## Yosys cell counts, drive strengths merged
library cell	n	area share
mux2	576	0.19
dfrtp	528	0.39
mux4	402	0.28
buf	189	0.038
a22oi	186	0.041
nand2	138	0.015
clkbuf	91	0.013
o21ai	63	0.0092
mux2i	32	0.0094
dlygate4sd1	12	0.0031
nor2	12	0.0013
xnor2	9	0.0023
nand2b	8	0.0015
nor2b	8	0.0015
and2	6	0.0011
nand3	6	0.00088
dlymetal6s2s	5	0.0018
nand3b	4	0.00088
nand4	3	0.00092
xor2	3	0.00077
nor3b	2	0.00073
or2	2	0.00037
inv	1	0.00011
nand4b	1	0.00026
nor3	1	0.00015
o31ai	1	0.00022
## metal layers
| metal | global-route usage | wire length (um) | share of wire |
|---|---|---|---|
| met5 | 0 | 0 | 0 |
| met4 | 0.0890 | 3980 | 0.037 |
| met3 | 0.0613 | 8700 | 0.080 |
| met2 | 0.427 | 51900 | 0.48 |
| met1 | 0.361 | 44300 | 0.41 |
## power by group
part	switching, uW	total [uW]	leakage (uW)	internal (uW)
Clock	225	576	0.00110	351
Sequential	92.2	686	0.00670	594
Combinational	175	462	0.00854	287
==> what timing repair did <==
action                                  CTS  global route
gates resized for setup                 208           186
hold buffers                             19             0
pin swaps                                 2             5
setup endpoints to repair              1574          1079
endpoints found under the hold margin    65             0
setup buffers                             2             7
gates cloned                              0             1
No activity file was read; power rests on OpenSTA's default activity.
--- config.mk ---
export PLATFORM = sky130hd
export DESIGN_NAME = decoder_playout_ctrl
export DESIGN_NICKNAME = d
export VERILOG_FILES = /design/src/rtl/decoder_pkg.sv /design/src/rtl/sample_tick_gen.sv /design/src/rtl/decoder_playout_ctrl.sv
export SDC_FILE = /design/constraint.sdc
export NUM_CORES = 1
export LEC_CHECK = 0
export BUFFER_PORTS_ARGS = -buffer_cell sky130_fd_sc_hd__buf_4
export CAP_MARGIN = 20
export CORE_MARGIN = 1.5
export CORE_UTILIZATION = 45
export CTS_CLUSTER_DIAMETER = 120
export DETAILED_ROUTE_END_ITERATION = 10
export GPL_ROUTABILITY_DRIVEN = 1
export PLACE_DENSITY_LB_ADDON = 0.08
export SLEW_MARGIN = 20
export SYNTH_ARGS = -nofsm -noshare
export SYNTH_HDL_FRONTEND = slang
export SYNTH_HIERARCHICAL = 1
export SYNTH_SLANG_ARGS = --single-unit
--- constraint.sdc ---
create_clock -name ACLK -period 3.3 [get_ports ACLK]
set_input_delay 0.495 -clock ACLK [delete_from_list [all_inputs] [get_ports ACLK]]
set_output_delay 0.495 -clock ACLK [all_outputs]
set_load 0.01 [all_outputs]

________________

Tell me how many lines of the data hold the word "endpoints", giving only the number.

• **RESULT BELOW**
2